According to a statement on the president's social media platform, Truth Social, the strike occurred in international waters in U.S. Southern Command, and no U.S. forces were harmed. The previous two attacks were reportedly carried out by drone operators working for U.S. Special Operations Command (SOCOM), without prior boarding or attempts at arrest - a departure from the previous Coast Guard-led law enforcement effort in the Caribbean.
The strike appears to have been far from Venezuelan shores. Officials in the Dominican Republic reported Sunday that the National Drug Control Directorate (DNCD) and the Dominican Republic Navy (ARD) followed up after the U.S. air strike on the speedboat, working in conjunction with U.S. forces. The Dominican authorities reportedly seized 377 packages of cocaine at a position about 80 nautical miles south of Beata Island, closer to Dominican shores than to Venezuela.
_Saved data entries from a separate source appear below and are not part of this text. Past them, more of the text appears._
<file path="config.mk">
export PLATFORM = sky130hd
export DESIGN_NAME = dac_serial_tx
export DESIGN_NICKNAME = d
export VERILOG_FILES = /design/src/rtl/dac_tx_pkg.sv /design/src/rtl/dac_bit_timer.sv /design/src/rtl/dac_frame_seq.sv /design/src/rtl/dac_word_shifter.sv /design/src/rtl/dac_serial_tx.sv
export SDC_FILE = /design/constraint.sdc
export NUM_CORES = 1
export LEC_CHECK = 0
export BUFFER_PORTS_ARGS = -buffer_cell sky130_fd_sc_hd__buf_4
export CORE_MARGIN = 8
export CORE_UTILIZATION = 61
export CTS_CLUSTER_SIZE = 8
export DETAILED_ROUTE_END_ITERATION = 10
export MAX_ROUTING_LAYER = met4
export PLACE_DENSITY = 0.9
export SETUP_SLACK_MARGIN = 0.5
export SLEW_MARGIN = 20
export SYNTH_ARGS = -nofsm -noshare
export SYNTH_HDL_FRONTEND = slang
export SYNTH_SLANG_ARGS = --single-unit
</file>
<file path="constraint.sdc">
create_clock -name clk -period 4.1 [get_ports clk]
set_clock_uncertainty 0.1 [all_clocks]
set_input_delay 0.205 -clock clk [delete_from_list [all_inputs] [get_ports clk]]
set_output_delay 0.205 -clock clk [all_outputs]
set_load 0.02 [all_outputs]
</file>
<file path="src/rtl/dac_tx_pkg.sv">
package dac_tx_pkg;
  localparam int SAMPLE_W = 18;
  localparam int FRAME_W  = 24;
  localparam int PAD_W    = FRAME_W - SAMPLE_W;
  localparam int LE_SLOT  = 1;

  function automatic logic [FRAME_W-1:0] sign_extend(input logic [SAMPLE_W-1:0] s);
    return {{PAD_W{s[SAMPLE_W-1]}}, s};
  endfunction

  function automatic int low_cycles(input int div);
    return div - div / 2;
  endfunction
endpackage

</file>
<file path="src/rtl/dac_bit_timer.sv">
module dac_bit_timer #(
  parameter int DIV = 4
) (
  input  logic clk,
  input  logic rst_n,
  input  logic run,
  input  logic restart,
  output logic slot_end,
  output logic bclk_lvl
);
  import dac_tx_pkg::*;
  localparam int PW = (DIV > 1) ? $clog2(DIV) : 1;
  localparam int LO = low_cycles(DIV);

  logic [PW-1:0] phase;

  always_ff @(posedge clk) begin
    if (!rst_n) phase <= '0;
    else if (restart) phase <= '0;
    else if (run) phase <= (phase == PW'(DIV - 1)) ? '0 : phase + 1'b1;
  end

  assign slot_end = run && (phase == PW'(DIV - 1));
  assign bclk_lvl = run && (phase >= PW'(LO));


  phase_range_chk: assert property (@(posedge clk) disable iff (!rst_n)
    phase <= PW'(DIV - 1));

  slot_end_low_chk: assert property (@(posedge clk) disable iff (!rst_n)
    slot_end |=> !bclk_lvl);
endmodule

</file>
<file path="src/rtl/dac_frame_seq.sv">
module dac_frame_seq (
  input  logic clk,
  input  logic rst_n,
  input  logic accept,
  input  logic slot_end,
  output logic busy,
  output logic frame_end,
  output logic le_lvl
);
  import dac_tx_pkg::*;
  localparam int SW = $clog2(FRAME_W);

  logic [SW-1:0] slot;
  logic          last_slot;

  assign last_slot = (slot == SW'(FRAME_W - 1));
  assign frame_end = slot_end && last_slot;
  assign le_lvl    = busy && (slot >= SW'(LE_SLOT));

  always_ff @(posedge clk) begin
    if (!rst_n) begin
      busy <= 1'b0;
      slot <= '0;
    end else if (accept) begin
      busy <= 1'b1;
      slot <= '0;
    end else if (slot_end) begin
      if (last_slot) begin
        busy <= 1'b0;
        slot <= '0;
      end else begin
        slot <= slot + 1'b1;
      end
    end
  end


  slot_range_chk: assert property (@(posedge clk) disable iff (!rst_n)
    slot <= SW'(FRAME_W - 1));

  idle_slot_chk: assert property (@(posedge clk) disable iff (!rst_n)
    !busy |-> slot == '0);
endmodule

</file>
<file path="src/rtl/dac_word_shifter.sv">
module dac_word_shifter (
  input  logic                           clk,
  input  logic                           rst_n,
  input  logic                           load,
  input  logic [dac_tx_pkg::SAMPLE_W-1:0] sample,
  input  logic                           shift,
  output logic                           head_bit
);
  import dac_tx_pkg::*;

  logic [FRAME_W-1:0] word;

  always_ff @(posedge clk) begin
    if (!rst_n) word <= '0;
    else if (load) word <= sign_extend(sample);
    else if (shift) word <= {word[FRAME_W-2:0], 1'b0};
  end

  assign head_bit = word[FRAME_W-1];
endmodule

</file>
<file path="src/rtl/dac_serial_tx.sv">
module dac_serial_tx #(
  parameter int DIV = 4
) (
  input  logic        clk,
  input  logic        rst_n,
  input  logic        s_valid,
  input  logic [17:0] s_data,
  output logic        s_ready,
  output logic        bclk_o,
  output logic        sdata_o,
  output logic        le_o
);
  import dac_tx_pkg::*;

  logic accept, busy, slot_end, frame_end;
  logic bclk_lvl, le_lvl, head_bit;

  assign s_ready = !busy || frame_end;
  assign accept  = s_valid && s_ready;

  dac_bit_timer #(.DIV(DIV)) u_timer (
    .clk(clk), .rst_n(rst_n), .run(busy), .restart(accept),
    .slot_end(slot_end), .bclk_lvl(bclk_lvl)
  );

  dac_frame_seq u_seq (
    .clk(clk), .rst_n(rst_n), .accept(accept), .slot_end(slot_end),
    .busy(busy), .frame_end(frame_end), .le_lvl(le_lvl)
  );

  dac_word_shifter u_shift (
    .clk(clk), .rst_n(rst_n), .load(accept), .sample(s_data),
    .shift(slot_end), .head_bit(head_bit)
  );

  always_ff @(posedge clk) begin
    if (!rst_n) begin
      bclk_o  <= 1'b0;
      sdata_o <= 1'b0;
      le_o    <= 1'b0;
    end else begin
      bclk_o  <= bclk_lvl;
      sdata_o <= busy && head_bit;
      le_o    <= le_lvl;
    end
  end


  data_hold_chk: assert property (@(posedge clk) disable iff (!rst_n)
    bclk_o && $past(bclk_o) |-> $stable(sdata_o));

  le_fall_chk: assert property (@(posedge clk) disable iff (!rst_n)
    $fell(le_o) |-> $fell(bclk_o));

  le_rise_chk: assert property (@(posedge clk) disable iff (!rst_n)
    $rose(le_o) |-> $fell(bclk_o));

  idle_quiet_chk: assert property (@(posedge clk) disable iff (!rst_n)
    !busy && !accept |=> !bclk_o && !le_o && !sdata_o);

  frame_start_chk: assert property (@(posedge clk) disable iff (!rst_n)
    accept |=> ##1 (!le_o && !bclk_o));
endmodule

</file>
==> reports/qor.yml, run 1 <==
status: "finished clean"
required_ns: 3.80
route.detailed.drc: 0
syn_area_mm2: 0.00181
timing.final.ws_setup_ns: 2.00
period_share_pct: 51.3
synth_edf_count: 0
ctsRootBufferMaster: "clkbuf_4"
dieHeight_um: 70.5
setup_violations: 0
async_flop_share_pct: 0
cp-end-kind: "output pin"
leakagePower_uw: 0.000903
ant_nets: 0
drt_iter0_drc: 108
grt_remaining_overflow: 0
cts_tree: "built"
hold_end: "u_shift.word[15]$_SDFFE_PN0P_"
cts.sinks: 35
post-place-ws_ns: 1.85
final_hold_viol_count: 0
vias: 1490
ys_types: 37
cts_buffers: 5
path_class: "reg2out"
portBuffers: 24
ys_seq_elements: 35
die_x_um: 70.5
wire_per_inst_um: 13.3
hpwl_um: 2220
dpl_cell_area_mm2: 0.00196
yosysWarningCount: 0
fin_tns_setup_ns: 0
holdPathStages: 3
filler_cell_count: 217
diodes: 0
start_util_pct: 65.1
die_area_mm2: 0.00497
drtPass1Iterations: 6
rr_worst_depth: 4
max-slew-margin-rel_pct: 54.5
cts_setup_buffers: 0
avgSynthCellArea_um2: 8.54
ir_drop_mv: 0.280
hold_class: "in2reg"
yosysSeqAreaShare_pct: 38.7
worstMarginPinSlew_ns: 0.680
antenna_found_initial: 0
grt_max_degree: 49
r2r_start: "u_seq.slot[0]$_SDFFE_PP0P_"
synthFlopType: "dfxtp_1"
fin_crit_ns: 2.10
maxCapViolations: 0
powerDensity_mw_per_mm2: 323
place.gp.congestion: 0.820
final_common_cell: "nand2_1"
htreeDepth: 2
layout-drive-gt1-share_pct: 16.2
synth_fp_nets: 237
r2r_end: "u_shift.word[11]$_SDFFE_PN0P_"
fmax_mhz: 476
clk_pin_slew_ns: 0.10
cp_max_fo: 7
finish.utilization_pct: 72.9
ctsLongestPathBuffers: 2
startpoint_type: "flip-flop"
wl_um: 3460
num_rows: 19
grt_usage_pct: 15.0
reg2reg_setup_slack_ns: 2.09
nets: 252
cts-resized-gates: 0
fin_area_mm2: 0.00203
hp-start: "s_data[15]"
multi_input_area_mm2: 0.00102
io_pins: 25
mostFrequentLayoutCells: "36 x nand2_1, 34 x dfxtp_1, 25 x buf_4"
regArea_um2: 702
finalMaxSlewViolations: 0
clk_latency_ns: 0.34
coreArea_mm2: 0.00278
grt_pass1_vias: 1444
drt-vias-per-instance: 5.75
cts_hold_buffers: 0
rsz0062_at_grt: "false"
netlist_instances: 212
cp.arrival_ns: 1.80
syn_to_final_growth_pct: 12.0
grt_pass1_wl_um: 6060
## flip-flops by register name (all words and copies together) (netlist names)
| signal | count |
|---|---|
| u_timer.phase | 2 |
| le_o | 1 |
| sdata_o | 1 |
| u_seq.slot | 5 |
| u_seq.busy | 1 |
| bclk_o | 1 |
| u_shift.word | 24 |
## cell families after synthesis
family | count (synthesis) | synth area share (%)
AO/OA/AOI/OAI | 56 | 20.7
XOR/XNOR | 1 | 0.484
adder cells (fa/ha/maj) | 4 | 2.76
buffers and inverters | 21 | 5.18
flip-flops | 35 | 38.7
multiplexers | 18 | 9.95
AND/OR/NAND/NOR | 77 | 22.3
## area by class of cell
cell class,instances,share of cell area [%]
multi-input cells,156,50.1
repair buffers,25,9.25
well taps,31,1.91
flip-flops and latches,35,34.6
inverters,4,0.740
clock buffers,8,3.39
## worst max-delay path, stage by stage, from the launching register on
cell	delay, ns
dfxtp_1	0.38
ha_1	0.31
and4b_1	0.27
a21boi_0	0.27
inv_1	0.08
buf_4	0.16
## worst max-delay path by stage
stage | cells after the start | to | slack, ns | start
floorplan | 5 | u_shift.word[10]$_SDFFE_PN0P_ | 2.45 | u_seq.slot[0]$_SDFFE_PP0P_
global placement | 3 | u_seq.slot[0]$_SDFFE_PP0P_ | 1.91 | u_seq.busy$_SDFFE_PN0P_
detailed placement | 3 | u_seq.slot[0]$_SDFFE_PP0P_ | 1.85 | u_seq.busy$_SDFFE_PN0P_
CTS | 3 | s_ready | 1.79 | u_seq.busy$_SDFFE_PN0P_
global route | 5 | s_ready | 1.81 | u_seq.slot[0]$_SDFFE_PP0P_
finish | 5 | s_ready | 2.00 | u_seq.slot[0]$_SDFFE_PP0P_
## cells in the mapped netlist (all sizes together) (3+ instances only)
cell	n	area, um2
nand2	36	135
dfxtp	35	701
a21boi	19	143
and3	18	113
mux2i	18	180
o21ai	18	101
clkbuf	13	50.0
a31oi	7	43.8
a21oi	6	30.0
nor2	6	22.5
buf	4	28.8
ha	4	50.1
inv	4	15.0
nand4	3	18.8
nor2b	3	18.8
## stage by stage
step | cells | hold WS (ns) | power [uW]
floorplan | 212 | 0.248 | 430
global placement | 251 | 0.363 | 451
detailed placement | 251 | 0.370 | 453
CTS | 259 | 0.00283 | 660
global route | 259 | 0.00266 | 687
finish | 259 | 0.0102 | 656
## power by group
group          internal, uW  switching [uW]  leakage (uW)
sequential              358            14.9      0.000287
combinational          38.7            34.7      0.000577
clock                   101             108     0.0000386
total                   498             158      0.000903
## layer usage
metal	track usage (%)	vias up	part of all wire, %	routed length [um]
met1	16.4	680	48	1650
met5	-	-	0	0
met3	4.66	7	3.4	117
met2	24.7	27	47	1640
li1	-	776	-	-
met4	6.03	0	1.5	53
(Power assumes the default switching activity.)
==> run 2, diff against run 1 <==
CORE_UTILIZATION = 56   (was 61)
PLACE_DENSITY = 0.84   (was 0.9)
clock period = 2.1 ns   (was 4.1 ns; I/O delays follow)
==> run 2 against run 1 <==
Effect of this change: largest cell class unchanged; via count up 9.9%; sequential power up 92%; non-clock buffer count up 31; register-to-register slack worse by 1.6 ns; routed wire length up 20%; sequential share of layout area down 4.6 points; die area up 6.9%.
==> reports/qor.yml, run 2 (synthesis gave the netlist of run 1 again) <==
mostFrequentLayoutCells: "35 x nand2_1, 35 x buf_4, 30 x dfxtp_1"  # was 36 x nand2_1, 34 x dfxtp_1, 25 x buf_4
cp_max_fo: 4  # was 7
largest_reg_flops: 24  # unchanged
finalMaxSlewViolations: 0  # unchanged
maxCapViolations: 0  # unchanged
largest-register: "u_shift.word"  # unchanged
hold_class: "in2reg"  # unchanged
cts_tree: "built"  # unchanged
cp.arrival_ns: 1.45  # was 1.80 ns
fmax_mhz: 605
final_hold_viol_count: 0  # unchanged
regArea_um2: 712  # was 702 um2
vias: 1637  # was 1,490
grt_pass1_vias: 1542  # was 1,444
syn_to_final_growth_pct: 31.2  # was 12.0%
num_rows: 20  # was 19
htreeDepth: 2  # unchanged
io_pins: 25  # unchanged
rsz0062_at_grt: "true"  # was false
status: "finished clean"  # unchanged
dieHeight_um: 72.9  # was 70.5 um
wire_per_inst_um: 13.7  # was 13.3 um
grt_max_degree: 41  # was 49
period_share_pct: 78.8
biggestRegsByFlops: "u_shift.word (24), u_seq.slot (5), u_timer.phase (2)"  # unchanged
ctsRootBufferMaster: "clkbuf_4"  # unchanged
layout-drive-gt1-share_pct: 23.6  # was 16.2%
antenna_found_initial: 0  # unchanged
critPathMaxStageDelay_ns: 0.37  # was 0.38 ns
cts_buffers: 5  # unchanged
drt_iter0_drc: 120  # was 108
place.gp.congestion: 0.811  # was 0.820
leakagePower_uw: 0.00105  # was 0.000903 uW
startpoint_type: "flip-flop"  # unchanged
ctsLongestPathBuffers: 2  # unchanged
die_area_mm2: 0.00531  # was 0.00497 mm2
grt_usage_pct: 16.6  # was 15.0%
nets: 283  # was 252
ant_nets: 0  # unchanged
fin_tns_setup_ns: 0  # unchanged
fin_crit_ns: 1.65
required_ns: 1.89  # was 3.80 ns
drt-vias-per-instance: 5.40  # was 5.75
filler_cell_count: 208  # was 217
route.detailed.drc: 0  # unchanged
max-slew-margin-rel_pct: 74.2  # was 54.5%
dp.cells: 269  # was 251
slowest_stage: "dfxtp_4"  # was dfxtp_1
coreArea_mm2: 0.00308  # was 0.00278 mm2
start_util_pct: 58.8  # was 65.1%
cts.sinks: 35  # unchanged
ir_drop_mv: 0.510  # was 0.280 mV
grt_pass1_wl_um: 6810  # was 6060 um
setup_violations: 0  # unchanged
multi_input_area_mm2: 0.00106  # was 0.00102 mm2
wl_um: 4160  # was 3460 um
die_x_um: 72.9  # was 70.5 um
worstMarginPinSlew_ns: 0.386  # was 0.680 ns
path_delay_family: "flip-flops"  # unchanged
path_class: "reg2out"  # unchanged
cp-end-kind: "output pin"  # unchanged
grt_remaining_overflow: 0  # unchanged
powerDensity_mw_per_mm2: 539  # was 323 mW/mm2
portBuffers: 24  # unchanged
drtPass1Iterations: 4  # was 6
fin_cells: 303  # was 259
diodes: 0  # unchanged
cp_num_buf_inv: 2  # unchanged
path_cells: "ha_4, and4b_2, a21boi_2, inv_1, buf_6"  # was ha_1, and4b_1, a21boi_0, inv_1, buf_4
clk_latency_ns: 0.35  # was 0.34 ns
finish.utilization_pct: 77.2  # was 72.9%
clk_pin_slew_ns: 0.11  # was 0.10 ns
hpwl_um: 2390  # was 2220 um
[run 2: where the power goes]
| group | switching, uW | internal (uW) | total, uW |
|---|---|---|---|
| logic | 89.0 | 111 | 200 |
| clock network | 231 | 130 | 362 |
| registers | 20.8 | 697 | 718 |
[run 2: metrics by stage]
stage | total power, uW | hold WS, ns | area [um2] | setup WS (ns)
6_report | 1280 | 0.0733 | 2380 | 0.446
5_1_grt | 1330 | 0.0877 | 2380 | 0.399
4_1_cts | 1270 | 0.0517 | 2330 | 0.460
3_5_place_dp | 891 | 0.270 | 2010 | 0.378
3_3_place_gp | 886 | 0.264 | 2010 | 0.446
2_1_floorplan | 839 | 0.148 | 1810 | 0.504
[run 2: worst reg2reg max path, cell delays in order (launching register included)]
cell     delay [ns]
dfxtp_4        0.37
ha_4           0.16
and4b_2        0.24
buf_4          0.15
or3_4          0.36
a21oi_2        0.13
[run 2: metal layers]
metal | wire (um) | GRT usage, % | up-vias
met5 | 0 | - | -
met4 | 40 | 7.56 | 0
met3 | 159 | 3.98 | 4
met2 | 2090 | 26.9 | 35
met1 | 1870 | 18.8 | 762
li1 | - | - | 836
[run 2: repair_timing]
item | in CTS | in global routing
pin swaps | 2 | 2
hold buffers | 18 | 0
buffers inserted | 6 | 2
resized for setup | 14 | 8
endpoints found under the setup margin | 28 | 28
hold endpoints to repair | 19 | 0
[run 2: path summary, 6_finish.rpt]
path / endpoint / from / slack (ns) / cells past startpoint
worst min-delay path: u_seq.busy$_SDFFE_PN0P_ / rst_n / 0.07 / 2
worst max register to register: u_seq.slot[0]$_SDFFE_PP0P_ / u_seq.slot[1]$_SDFFE_PP0P_ / 0.52 / 5
worst max-delay path: s_ready / u_seq.slot[1]$_SDFFE_PP0P_ / 0.45 / 5
worst min register to register: u_shift.word[19]$_SDFFE_PN0P_ / u_shift.word[19]$_SDFFE_PN0P_ / 0.39 / 2
[run 2: final cells by class]
cell class                 count  area share (%)
clock inverter                 1           0.211
tap                           44            2.32
clock buffer                   7            1.90
inverter                       4           0.632
multi-input combinational    156            44.5
timing repair buffer          56            20.4
sequential                    35            30.0
==> run 3, diff against run 2 <==
ABC_AREA = 1   (was not set)
CORE_UTILIZATION = 51   (was 56)
PLACE_DENSITY = 0.81   (was 0.84)
clock period = 1.44 ns   (was 2.1 ns; I/O delays follow)
==> run 3 against run 2 <==
Effect of this change: the run now ends with hold timing, setup timing left; global-route usage grew 1.4 points; synthesized cell count rose by 27%; non-clock buffer count rose by 13; via count up 18%; worst setup slack got worse by 0.62 ns; sequential cell count stayed put; clock power increased by 68%; largest power group unchanged; clock-buffer cell count is 1 higher; core utilization grew 1.5 points; die area up 8.0%; sequential share of layout area decreased by 3.4 points; register-to-register slack worse by 0.69 ns.
==> reports/qor.yml, run 3 <==
status: "finished with violations"  # was finished clean
violations: "hold timing, setup timing"
drt_iter0_drc: 188  # was 120
dp.cells: 344  # was 269
wl_um: 4990  # was 4160 um
grt_use_met3_pct: 4.47  # was 3.98%
rr_worst_depth: 10  # was 5
required_ns: 1.59  # was 1.89 ns
holdPathStages: 3  # was 2
clk_latency_ns: 0.34  # was 0.35 ns
synth_edf_count: 0  # unchanged
mostFrequentLayoutCells: "45 x buf_4, 39 x inv_1, 39 x nand2_1"  # was 35 x nand2_1, 35 x buf_4, 30 x dfxtp_1
rsz0062_at_grt: "true"  # unchanged
synthFlopType: "dfxtp_1"  # unchanged
largest-register: "u_shift.word"  # unchanged
worstMarginPinSlew_ns: 0.233  # was 0.386 ns
coreArea_mm2: 0.00339  # was 0.00308 mm2
period_share_pct: 112
switching_share_pct: 26.4  # was 26.7%
critPathMaxStageDelay_ns: 0.42  # was 0.37 ns
die_x_um: 75.7  # was 72.9 um
setup_violations: 33  # was 0
cts.sinks: 35  # unchanged
synth_top_area_share_pct: 38.5  # was 38.7%
htreeDepth: 2  # unchanged
cts_tree: "built"  # unchanged
cp.arrival_ns: 1.77  # was 1.45 ns
drtPass1Iterations: 5  # was 4
hold_end: "u_shift.word[9]$_SDFFE_PN0P_"  # was u_seq.busy$_SDFFE_PN0P_
avgSynthCellArea_um2: 6.76  # was 8.54 um2
path_delay_family: "simple AND/OR/NAND/NOR gates"  # was flip-flops
powerDensity_mw_per_mm2: 765  # was 539 mW/mm2
fin_cells: 379  # was 303
io_pins: 25  # unchanged
yosysMostFrequentCell: "nand2_1"  # unchanged
r2r_end: "u_shift.word[12]$_SDFFE_PN0P_"  # was u_seq.slot[0]$_SDFFE_PP0P_
startpoint_type: "flip-flop"  # unchanged
grt_pass1_vias: 1755  # was 1,542
route.detailed.drc: 0  # unchanged
netlist_instances: 269  # was 212
r2r_start: "u_seq.slot[4]$_SDFFE_PP0P_"  # was u_seq.slot[1]$_SDFFE_PP0P_
reg2reg_setup_slack_ns: -0.17  # was 0.52 ns
syn_area_mm2: 0.00182  # was 0.00181 mm2
grt_use_met1_pct: 19.6  # was 18.8%
start_util_pct: 53.7  # was 58.8%
ant_nets: 0  # unchanged
num_rows: 21  # was 20
yosysSeqAreaShare_pct: 38.5  # was 38.7%
maxCapViolations: 0  # unchanged
post-place-ws_ns: -0.0970  # was 0.378 ns
clkPwrFrac_pct: 29.8  # was 28.3%
cp_max_fo: 9  # was 4
synth_top_area_cell: "dfxtp_1"  # unchanged
portBuffers: 24  # unchanged
drt-vias-per-instance: 5.09  # was 5.40
fin_crit_ns: 1.61
p_seq_share_pct: 50.7  # was 56.1%
ir_drop_mv: 0.610  # was 0.510 mV
grt_busiest_layer: "met2"  # unchanged
synth_commonest_cells: "43 x nand2_1, 42 x inv_1, 41 x nor2_1, 38 x nand3_1, 35 x dfxtp_1"  # was 36 x nand2_1, 35 x dfxtp_1, 18 x and3_1, 18 x mux2i_1, 17 x a21boi_0
use_met2_pct: 30.1  # was 26.9%
leakagePower_uw: 0.00127  # was 0.00105 uW
async_flop_share_pct: 0  # unchanged
grt_usage_pct: 18.0  # was 16.6%
holdWs_ns: -0.0294  # was 0.0733 ns
hpwl_um: 2770  # was 2390 um
grt_max_degree: 19  # was 41
cts_buffers: 5  # unchanged
grt_pass1_wl_um: 7690  # was 6810 um
share_comb_of_total_power_pct: 19.5  # was 15.7%
path_cells: "inv_1, nor2_1, nand2_2, nand2_4, buf_4, nand2_8, nand2_1, nand3_1, nand2_1, inv_1"  # was ha_4, and4b_2, a21boi_2, inv_1, buf_6
final_common_cell: "buf_4"
synth_fp_nets: 294  # was 237
ctsLongestPathBuffers: 2  # unchanged
ys_seq_elements: 35  # unchanged
antenna_found_initial: 0  # unchanged
path_class: "reg2reg"  # was reg2out
slowest_stage: "dfxtp_1"  # was dfxtp_4
biggestRegsByFlops: "u_shift.word (24), u_seq.slot (5), u_timer.phase (2)"  # unchanged
place.gp.congestion: 0.808  # was 0.811
final_hold_viol_count: 6  # was 0
layout-drive-gt1-share_pct: 32.7  # was 23.6%
nets: 357  # was 283
ctsRootBufferMaster: "clkbuf_4"  # unchanged
yosysWarningCount: 0  # unchanged
dieHeight_um: 75.7  # was 72.9 um
cp-end-kind: "flip-flop"  # was output pin
finalMaxSlewViolations: 0  # unchanged
p_sw_uw: 539  # was 341 uW
largest_reg_flops: 24  # unchanged
die_area_mm2: 0.00573  # was 0.00531 mm2
filler_cell_count: 193  # was 208
fmax_mhz: 620
diodes: 0  # unchanged
hp-start: "rst_n"  # unchanged
ys_types: 23  # was 37
ys_top_cells_by_area: "dfxtp_1 39%, nand3_1 10%, nand2_1 8.9%, inv_1 8.7%, nor2_1 8.5%"  # was dfxtp_1 39%, mux2i_1 10%, nand2_1 7.5%, a21boi_0 7.0%, and3_1 6.2%
cp_num_buf_inv: 3  # was 2
grt_remaining_overflow: 0  # unchanged
vias: 1930  # was 1,637
p_int_uw: 1500  # was 939 uW
cts_hold_buffers: 17  # was 18
timing.final.ws_setup_ns: -0.174  # was 0.446 ns
clk_pin_slew_ns: 0.11  # about the same
syn_to_final_growth_pct: 46.7  # was 31.2%
max-slew-margin-rel_pct: 84.5  # was 74.2%
wire_per_inst_um: 13.2  # was 13.7 um
hold_class: "in2reg"  # unchanged
-- run 3: cell count changes after synthesis, sizes merged, moves of 3 or more --
| cell | previous run | this run |
|---|---|---|
| inv | 4 | 43 |
| nand3 | 1 | 38 |
| nor2 | 6 | 42 |
| and3 | 18 | 0 |
| mux2i | 18 | 0 |
| or2 | 0 | 16 |
| nand2 | 36 | 47 |
| a21boi | 19 | 9 |
| o21ai | 18 | 9 |
| a31oi | 7 | 0 |
| clkbuf | 13 | 8 |
| nor3 | 0 | 5 |
| nand4 | 3 | 0 |
| nor2b | 3 | 0 |
-- run 3: power by group through the flow --
stage | combinational, uW | sequential, uW | clock [uW]
after detailed placement | 288 | 1060 | 0
after CTS | 372 | 1030 | 618
after global placement | 283 | 1050 | 0
after global routing | 435 | 1040 | 672
after floorplan | 192 | 1050 | 0
final | 398 | 1040 | 608
-- run 3: metal layers --
metal | routed length, um | share of wire (%)
met1 | 2080 | 42
met2 | 2460 | 49
met3 | 339 | 6.8
met4 | 112 | 2.2
met5 | 0 | 0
The US bombed a third boat off Venezuela coast. pic.twitter.com/1tGPBWg95f
— MenchOsint (@MenchOsint) September 20, 2025
Lawyers within the Pentagon are reportedly concerned about what the strikes could bring for the military personnel involved, who could bear personal liability in the event that a court determined that these interdictions are unjustified. The current Authorization for Use of Military Force (AUMF), the congressional act that authorizes the White House to take lethal action abroad, dates back to 2001. It is limited to Al-Qaeda and other jihadist groups with ties to the 9/11 attacks. Some military lawyers and retired JAG officers believe that the authorization does not extend to cocaine traffickers, even if the White House has declared a Venezuelan gang to be a terrorist organization, and there is active debate over whether the president's Article II powers (as Commander in Chief of the Armed Forces) extend to lethal force against noncombatants.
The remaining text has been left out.